- Born: Maria Salvacion Llavore Espina Manila, Philippines
- Education: University of the Philippines Diliman
- Occupations: Writer; Editor; Columnist; Activist; Journalist;
- Parent: Rolando Espina

= Inday Espina-Varona =

Filipina journalist

Ma. Salvacion Espina Varona, more popularly known as Inday Espina-Varona is a Filipina journalist. She is the former Head of Regions for Rappler. She was formerly a senior contributing editor and a writer for ABS-CBN Integrated News & Current Affairs.

==Career==

Inday Espina-Varona started her career as a reporter at the Visayan Times, a local newspaper from Bacolod. As associate editor and investigative news chief at the Manila Times, she directed a numerous projects that won awards, including a series about Filipino children who suffered from tuberculosis and the telecommunications firms who ignored a consumer's problems; battered women, prostituted children and the fall of the Moro Islamic Liberation Fronts.

She won the country's top prize for investigative journalism (2006) . for her series, "The Rape of World War II vessels in Philippine seas." She was also conferred the Canadian government's Marshall McLuhan Award for her work.

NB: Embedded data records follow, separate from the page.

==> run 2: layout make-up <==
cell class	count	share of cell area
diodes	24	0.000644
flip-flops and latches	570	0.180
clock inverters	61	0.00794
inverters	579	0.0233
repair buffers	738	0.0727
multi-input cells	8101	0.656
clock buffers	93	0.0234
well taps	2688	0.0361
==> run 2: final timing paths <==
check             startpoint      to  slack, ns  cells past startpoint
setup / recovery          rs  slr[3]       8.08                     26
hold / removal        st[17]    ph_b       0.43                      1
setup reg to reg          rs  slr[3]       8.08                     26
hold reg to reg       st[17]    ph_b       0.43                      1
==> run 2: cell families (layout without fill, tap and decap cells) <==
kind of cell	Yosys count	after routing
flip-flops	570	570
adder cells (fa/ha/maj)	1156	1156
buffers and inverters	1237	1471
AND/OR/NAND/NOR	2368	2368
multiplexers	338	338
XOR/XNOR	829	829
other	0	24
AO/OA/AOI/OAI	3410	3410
This is an optimization exercise on Yosys and OpenROAD, whose aim is small area, a short achievable clock period and few clock cycles per item, not a production implementation. Only simulation tests tie the RTL to the original design; equivalence was not proved.

Design dge_sha256, start of the top module:
module dge_sha256 (
    input  wire         clk,
    input  wire         rst,             
    input  wire         start,
    input  wire         resume,
    input  wire [255:0] resume_h,        
    input  wire [63:0]  resume_count,    
    input  wire         abort,
    input  wire         in_valid,
    output wire         in_ready,
    input  wire [63:0]  in_data,
    input  wire         in_last,
    input  wire [3:0]   in_nbytes,
    output wire         busy,
    output reg          done,
    output reg          err,
    output wire [255:0] digest
);
    integer i;
    reg         busy_r;
    reg         addc;        
    reg         init;        
    reg         kv;          
    reg         ring;        
    reg  [5:0]  q;           
    reg  [3:0]  sp;          
    reg         ended;       
    reg         m80;         
    reg         lenhere;     
    reg         lastblk;     
    reg  [5:0]  off;         
    reg  [54:0] blk;         
    reg         full;        
    reg  [31:0] H [0:7];
    reg  [31:0] a, b, c, d, e, f, g, h;
    reg  [31:0] w [0:15];    
    reg  [31:0] kk;          
    reg [31:0] kq;
    always @(*) begin
        case (q)
            6'd0:  kq = 32'h428a2f98; 6'd1:  kq = 32'h71374491; 6'd2:  kq = 32'hb5c0fbcf; 6'd3:  kq = 32'he9b5dba5;
            6'd4:  kq = 32'h3956c25b; 6'd5:  kq = 32'h59f111f1; 6'd6:  kq = 32'h923f82a4; 6'd7:  kq = 32'hab1c5ed5;
            6'd8:  kq = 32'hd807aa98; 6'd9:  kq = 32'h12835b01; 6'd10: kq = 32'h243185be; 6'd11: kq = 32'h550c7dc3;
  ...
For scale: ~7,000 cells after synthesis, about 60,000 um^2 of cells after synthesis.
export LEC_CHECK = 0
export ABC_AREA = 1
export CAP_MARGIN = 20
export CORE_MARGIN = 2
export CORE_UTILIZATION = 50
export CTS_CLUSTER_DIAMETER = 90
export CTS_CLUSTER_SIZE = 22
export SLEW_MARGIN = 20
export TNS_END_PERCENT = 20
create_clock -name core_clock -period 10.0 [get_ports {clk}]
standard.sh (not shown) runs the stock make flow with config.mk's settings and CLKGATE_MAP_FILE= SYNTH_SCRIPT=/design/flow/synth_recipe.tcl, a recipe that flattens the netlist after the stock synthesis.
==> flow/flow/run.sh <==
#!/bin/bash
set -euo pipefail
bash standard.sh SETUP_SLACK_MARGIN=5.7 "BUFFER_PORTS_ARGS=-buffer_cell sky130_fd_sc_hd__buf_1" finish > layout.log 2>&1
Testbench counts at the start, summed over its fixed seeds: cycles 81,368, bytes 61,945.
This design comes from an exercise in tuning for small area on the open sky130 flow, not from production work.
No functional check of the RTL was part of this run.
Power is estimated from default activity; no workload was simulated.

==> design/flow/design.v <==
module spike_rank_filter (
    input  wire        clk,
    input  wire        rst,           
    input  wire [15:0] raw,           
    input  wire [1:0]  mode,          
    input  wire [1:0]  win,           
    input  wire [3:0]  rank,          
    input  wire [15:0] thr,           
    input  wire        cnt_rd,        
    output reg  [15:0] clean,
    output reg         excised,
    output reg  [31:0] excise_count
);
    localparam MODE_BYPASS = 2'd0;
    localparam MODE_MEDIAN = 2'd1;
    localparam MODE_EXCISE = 2'd2;
    localparam MODE_RANK   = 2'd3;
    integer i, j;
    reg [15:0] w0 [0:8];
    reg [1:0]  mode0;
    reg [1:0]  win0;
    reg [3:0]  rank0;
    reg [15:0] thr0;
    always @(posedge clk) begin
        if (rst) begin
            for (i = 0; i < 9; i = i + 1) w0[i] <= 16'd0;
            mode0 <= MODE_BYPASS;
            win0  <= 2'd0;
            rank0 <= 4'd0;
            thr0  <= 16'd0;
        end else begin
            w0[0] <= raw;
            for (i = 1; i < 9; i = i + 1) w0[i] <= w0[i-1];
            mode0 <= mode;
            win0  <= win;
            rank0 <= rank;
            thr0  <= thr;
        end
    end
    reg        le_c [0:8][0:8];
    reg        le1  [0:8][0:8];
    reg [15:0] w1 [0:8];
    reg [8:0]  act1;
    reg [3:0]  tgt1;              
    reg [1:0]  mode1;
    reg [15:0] thr1;
    reg [8:0]  act_c;
    reg [3:0]  tgt_c;
    always @(*) begin
        for (i = 0; i < 9; i = i + 1)
            for (j = 0; j < 9; j = j + 1)
                le_c[i][j] = (i < j) ? ($signed(w0[i]) <= $signed(w0[j])) : 1'b0;
        case (win0)
            2'd0:    act_c = 9'b000111000;
            2'd1:    act_c = 9'b001111100;
            2'd2:    act_c = 9'b011111110;
            default: act_c = 9'b111111111;
        endcase
        if (mode0 == MODE_RANK)
            tgt_c = rank0 - 4'd1;
        else
            tgt_c = {2'b00, win0} + 4'd1;    
    end
    always @(posedge clk) begin
        if (rst) begin
            for (i = 0; i < 9; i = i + 1) begin
                w1[i] <= 16'd0;
                for (j = 0; j < 9; j = j + 1) le1[i][j] <= 1'b0;
            end
            act1  <= 9'd0;
            tgt1  <= 4'd0;
            mode1 <= MODE_BYPASS;
            thr1  <= 16'd0;
        end else begin
            for (i = 0; i < 9; i = i + 1) begin
                w1[i] <= w0[i];
                for (j = 0; j < 9; j = j + 1) le1[i][j] <= le_c[i][j];
            end
            act1  <= act_c;
            tgt1  <= tgt_c;
            mode1 <= mode0;
            thr1  <= thr0;
        end
    end
    reg [3:0]  rnk_c [0:8];
    reg [15:0] sel_c;
    reg [15:0] sel2;
    reg [15:0] x2;
    reg [1:0]  mode2;
    reg [15:0] thr2;
    always @(*) begin
        for (i = 0; i < 9; i = i + 1) begin
            rnk_c[i] = 4'd0;
            for (j = 0; j < 9; j = j + 1) begin
                if (j < i && act1[j] && le1[j][i]) rnk_c[i] = rnk_c[i] + 4'd1;
                if (j > i && act1[j] && !le1[i][j]) rnk_c[i] = rnk_c[i] + 4'd1;
            end
        end
        sel_c = 16'd0;
        for (i = 0; i < 9; i = i + 1)
            if (act1[i] && rnk_c[i] == tgt1) sel_c = sel_c | w1[i];
    end
    always @(posedge clk) begin
        if (rst) begin
            sel2  <= 16'd0;
            x2    <= 16'd0;
            mode2 <= MODE_BYPASS;
            thr2  <= 16'd0;
        end else begin
            sel2  <= sel_c;
            x2    <= w1[4];
            mode2 <= mode1;
            thr2  <= thr1;
        end
    end
    reg [16:0] diff_c;
    reg [16:0] adiff_c;
    reg [15:0] clean_c;
    reg        excised_c;
    always @(*) begin
        diff_c  = {x2[15], x2} - {sel2[15], sel2};
        adiff_c = diff_c[16] ? (17'd0 - diff_c) : diff_c;
        case (mode2)
            MODE_BYPASS: clean_c = x2;
            MODE_MEDIAN: clean_c = sel2;
            MODE_EXCISE: clean_c = (adiff_c > {1'b0, thr2}) ? sel2 : x2;
            default:     clean_c = sel2;
        endcase
        excised_c = (mode2 != MODE_BYPASS) && (clean_c != x2);
    end
    always @(posedge clk) begin
        if (rst) begin
            clean   <= 16'd0;
            excised <= 1'b0;
        end else begin
            clean   <= clean_c;
            excised <= excised_c;
        end
    end
    always @(posedge clk) begin
        if (rst)
            excise_count <= 32'd0;
        else if (cnt_rd)
            excise_count <= {31'd0, excised};
        else
            excise_count <= excise_count + {31'd0, excised};
    end
endmodule
==> design/flow/run.sh <==
#!/bin/bash
# synth_recipe.tcl (not shown) runs the flow's synth.tcl, then flattens the netlist and writes it again
# the make line also repeats each setting of config.mk as NAME=value (left out here)
make -C /OpenROAD-flow-scripts/flow DESIGN_CONFIG=/design/flow/config.mk WORK_HOME=/design/flow/orfs CLKGATE_MAP_FILE= SYNTH_SCRIPT=/design/flow/synth_recipe.tcl finish
==> design/flow/config.mk <==
export PLATFORM = sky130hd
export DESIGN_NAME = spike_rank_filter
export DESIGN_NICKNAME = spike_rank_filter
export VERILOG_FILES = /design/flow/design.v
export SDC_FILE = /design/flow/constraint.sdc
export NUM_CORES = 4
export LEC_CHECK = 0
export CAP_MARGIN = 20
export CORE_MARGIN = 2
export CORE_UTILIZATION = 40
export PLACE_DENSITY = 0.6
export SLEW_MARGIN = 20
==> design/flow/constraint.sdc <==
create_clock -name core_clock -period 7.0 [get_ports {clk}]
set_input_delay 1.4000 -clock core_clock [delete_from_list [all_inputs] [get_ports {clk}]]
set_output_delay 1.4000 -clock core_clock [all_outputs]
set_load 0.01 [all_outputs]
==> results.txt <==
-- layer usage --
metal,track usage,vias to the layer above
li1,-,12700
met1,0.332,11700
met2,0.381,763
met3,0.0264,129
met4,0.0782,0
met5,0,-
-- per-stage QoR --
| stage | hold slack (ps) | cell area, um^2 | util | setup slack (ps) |
|---|---|---|---|---|
| global route | 445 | 33500 | 0.449 | 128 |
| global placement | 418 | 32000 | 0.429 | 927 |
| finish | 433 | 33500 | 0.449 | 639 |
| detailed placement | 423 | 32000 | 0.429 | 810 |
| floorplan | 414 | 30100 | - | 1150 |
| CTS | 436 | 33500 | 0.449 | 722 |
-- where the power goes --
group	total, uW	switching (uW)	internal [uW]	leakage [uW]
clock network	2320	901	1420	0.000711
registers	2060	132	1930	0.00268
logic	1430	794	639	0.0115
total	5820	1830	3990	0.0148
-- layout by cell type (no fill, tap or decap), types with 27 or more instances in the layout --
master | Yosys | final
a21o_1 | 109 | 109
a21oi_1 | 132 | 132
a222oi_1 | 32 | 32
a31oi_1 | 50 | 50
clkbuf_16 | 0 | 42
clkdlybuf4s50_1 | 0 | 90
dfxtp_1 | 329 | 328
ha_1 | 678 | 678
inv_1 | 217 | 217
nand2_1 | 175 | 175
nand2b_1 | 78 | 78
nand3_1 | 41 | 41
nand4_1 | 166 | 166
nor2_1 | 356 | 356
nor2b_1 | 181 | 181
nor4_1 | 27 | 27
o21a_1 | 194 | 194
o21ai_0 | 97 | 97
xnor2_1 | 124 | 124
xor2_1 | 93 | 93
-- path summary, 6_finish.rpt --
check               start  endpoint  slack [ps]  cells after the start
setup / recovery   le1[6]   sel2[2]         640                     27
hold / removal    thr0[0]   thr1[0]         430                      1
setup reg to reg   le1[6]   sel2[2]         640                     27
hold reg to reg   thr0[0]   thr1[0]         430                      1
-- logic make-up (layout without fill, tap and decap cells) --
group | after synthesis | after routing | share of synthesized area
multiplexers | 44 | 44 | 0.0158
other | 0 | 1 | 0
buffers and inverters | 309 | 401 | 0.0406
XOR/XNOR | 242 | 242 | 0.0808
flip-flops | 329 | 329 | 0.219
adder cells (fa/ha/maj) | 679 | 679 | 0.282
AO/OA/AOI/OAI | 727 | 727 | 0.167
AND/OR/NAND/NOR | 1141 | 1141 | 0.195
-- area by class of cell --
class	instances	area (um^2)	area share
multi-input cells	2833	22300	0.667
flip-flops and latches	329	6590	0.197
well taps	969	1210	0.0362
clock buffers	55	1150	0.0343
repair buffers	107	1050	0.0313
inverters	218	818	0.0244
clock inverters	21	320	0.00957
diodes	1	2.50	0.0000748
-- registers in the layout, summed over array words and instances, names as in the netlist --
signal,cells
clean,16
excised,1
mode1,2
x2,16
win0,2
thr2,16
mode0,2
sel2,16
le1,36
act1,4
mode2,2
excise_count,32
rank0,4
thr0,16
tgt1,4
thr1,16
w0,32
w1,112
-- cells in the mapped netlist (6+ instances only) --
| cell | instances |
|---|---|
| a21oi_1 | 132 |
| o31ai_1 | 15 |
| a211oi_1 | 20 |
| a222oi_1 | 32 |
| buf_1 | 6 |
| nor2_1 | 356 |
| o21ai_0 | 97 |
| and3_1 | 14 |
| nand4b_1 | 11 |
| inv_1 | 217 |
| a41oi_1 | 6 |
| nand4_1 | 166 |
| or3_1 | 9 |
| o211ai_1 | 7 |
| and4_1 | 11 |
| mux2i_1 | 16 |
| a311oi_1 | 11 |
| nand2_1 | 175 |
| nand3b_1 | 12 |
| o31a_1 | 6 |
| nor3_1 | 13 |
| nor4_1 | 27 |
| nand3_1 | 41 |
| nor2b_1 | 181 |
| dfxtp_1 | 329 |
| a31oi_1 | 50 |
| a21o_1 | 109 |
| mux2_2 | 19 |
| and2_1 | 20 |
| clkbuf_1 | 57 |
| xnor2_1 | 124 |
| mux2_1 | 9 |
| a21boi_0 | 9 |
| ha_1 | 678 |
| nand2b_1 | 78 |
| xnor3_1 | 18 |
| o21a_1 | 194 |
| xor2_1 | 93 |
| buf_2 | 21 |
==> summary.txt <==
CTS tree: done
Pre-antenna DRT Iters: 9
number of synthesized flops with an enable pin: 0
number of synthesized register bits: 329
most common cell type on the critical path: ha_1
CTS Sinks: 329
clock buffer depth: 3
DRT Wirelength: 93.2 mm
Avg Vias per Cell: 5.58
Worst EP required: 7500 ps
final net count: 4252
DP Wirelength: 73.6 mm
Via Count: 25300
row count: 100
CTS Buf Count: 41
cells after synthesis: 3471
HP Class: reg -> reg
CTS Root Cell: clkbuf_16
Sum Neg Setup Slack: 0 ps
status: complete, no violations
RSZ-0062 raised after global routing: no
Critical Path Fanout Max: 16
Post CTS Setup Buffer Count: 0
Syn. warnings: 6
main flop type after synthesis: dfxtp_1
GRT Total Usage: 0.238
chip height: 278 um
worst vdd ir: 0.156 mV
Cells after DPL: 4456
Slew Limit Headroom: 0.344
chip width: 278 um
Top Family by Delay on Critical Path: simple AND/OR/NAND/NOR gates
Mapped Nets: 4193
Max Cap Viol: 0
H-Tree Depth: 2
clk_skew: 25.6 ps
grt ovf: 0
WP buf/inv: 2
Non-Filler Instances: 4533
Placer Congestion: 0.900
share of the yosys chip area belonging to registers: 0.219
FILL cells: 7320
Core Area: 0.0746 mm^2
met3 WL: 5.33 mm
IO Port Bufs: 91
Setup Crit Path Kind: reg -> reg
Top Layer Used: met4
CP Launch Type: flop
met2 wire length: 41.0 mm
antenna violation net count after detailed routing: 0
dominant cells by area after synthesis: ha_1 (28%), dfxtp_1 (22%), o21a_1 (4.8%), nor2_1 (4.4%), nor2b_1 (3.8%)
initial antenna violation count: 3
fraction of layout cells with a size suffix above 1: 0.0354
slowest cell delay on critical path: 640 ps
slew of the pin with the lowest slew margin: 983 ps
Mapped Avg Cell Area: 8.68 um^2
Fin. Hold Viols: 0
starting density of the core: 0.404
die area: 0.0775 mm^2
maximum clock frequency: 157 MHz
# DRC: 0
share of the synthesized area in the top cell type: 0.282
fraction of registers with async set or reset after synthesis: 0
final setup vio count: 0
Power Density: 174 mW/mm^2
crit path max-delay cell type: nand3b_1
Clk Latency, worst-skew pair: 590 ps
mapped cell area: 0.0301 mm^2
crit share post-route: 0.909
wire length per cell: 20.6 um
unique cell type count in the Yosys netlist: 84
number of global-route vias before repair: 23700
post-route minimum period: 6360 ps
hold_buf cts: 0
IO Pins: 92
Pleak: 0.0148 uW
Routed met1 length: 43.8 mm
post_cts resized: 0
clock slew at the register clock pins of the worst setup and hold paths: 60 ps
Area Growth Syn to Fin: 11.1%
largest net degree at the start of global routing: 167
power after layout: 5820 uW
drt initial violations: 2109
CP Capture Type: flop
first-pass GRT wire length: 144 mm
post-synth top area cell: ha_1
Slew Viols, Final: 0
worst path arrival time: 6860 ps

[what the ideal ports hide]
How much do the figures lean on ideal ports? The routed layout below was timed once more, with nothing changed but the port constraints.
Step 1 (the two cells are an assumption about what drives the block):
set clk [get_ports {clk}]
set_driving_cell -lib_cell sky130_fd_sc_hd__clkbuf_16 $clk
set_driving_cell -lib_cell sky130_fd_sc_hd__buf_2 [delete_from_list [all_inputs] $clk]
Step 2 also shifts input and output timing later by t, the mid clock arrival at the registers, as if the neighbouring blocks saw the same clock.
Slacks: ideal / step 1 / step 2; pairs: ideal / step 1.
shift t [ns]: 0.640
setup WS [ns]: 0.639 / 0.639 / 0.639
worst hold slack (ns): 0.433 / 0.433 / 0.433
After both steps this run still meets setup and hold. The setup slack of this run moves by 0.000 ns with the drivers and by 0.000 ns with both steps.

She also worked as a columnist for the Manila Times, and became editor-in-chief of Philippines Graphic newsweekly magazine wherein she wrote her JVO prize-winning series. She formerly headed the Bayan Mo, iPatrol, a netizen journalism unit of the ABS-CBN News from 2010 to 2013. She was also a senior contributor for UCANews and LiCASBNews, international Catholic news agencies. She has also served as country director for Change.org, the world's largest petition platform.

She became Chairwoman of the National Union of Journalists of the Philippines.

She was selected in 2005 as an international fellow of the John S Knight Professional Journalism Fellowships in Stanford University.

Inday won the Reporters Without Borders’ (RSF) Prize for Independence at the 2018 Press Freedom Awards. RSF’s Prize for Independence is awarded to reporters for resisting pressure in carrying out their work.

In the Philippines, she has won awards for her coverage of indigenous peoples and the LGBTQ+ community.

==Personal life==
She was born in Manila, Philippines. She is one of the 11 children of the late Dr. Lourdes Llavore, a pediatrician and journalist Rolando "Rolly" Espina, who died on December 28, 2017.

In 2016, her verified account was disabled by Facebook without explanation. The National Union of Journalists of the Philippines (NUJP) said the blocking of Espina-Varona was made "at the behest of what are clearly enemies of the right to free expression and of a free press." Her account was soon restored.

She is both an anti-Marcos and anti-Duterte.

Espina-Varona is a cancer survivor.

==Political protests==
Espina-Varona, together with Zena Bernardo, Jean Enriquez, Mae Paner founded the Babae Ako movement ( movement; stylized as #BabaeAko) on May 20, 2018.

She is one of the convenors of the Movement Against Tyranny which was launched on August 28, 2017.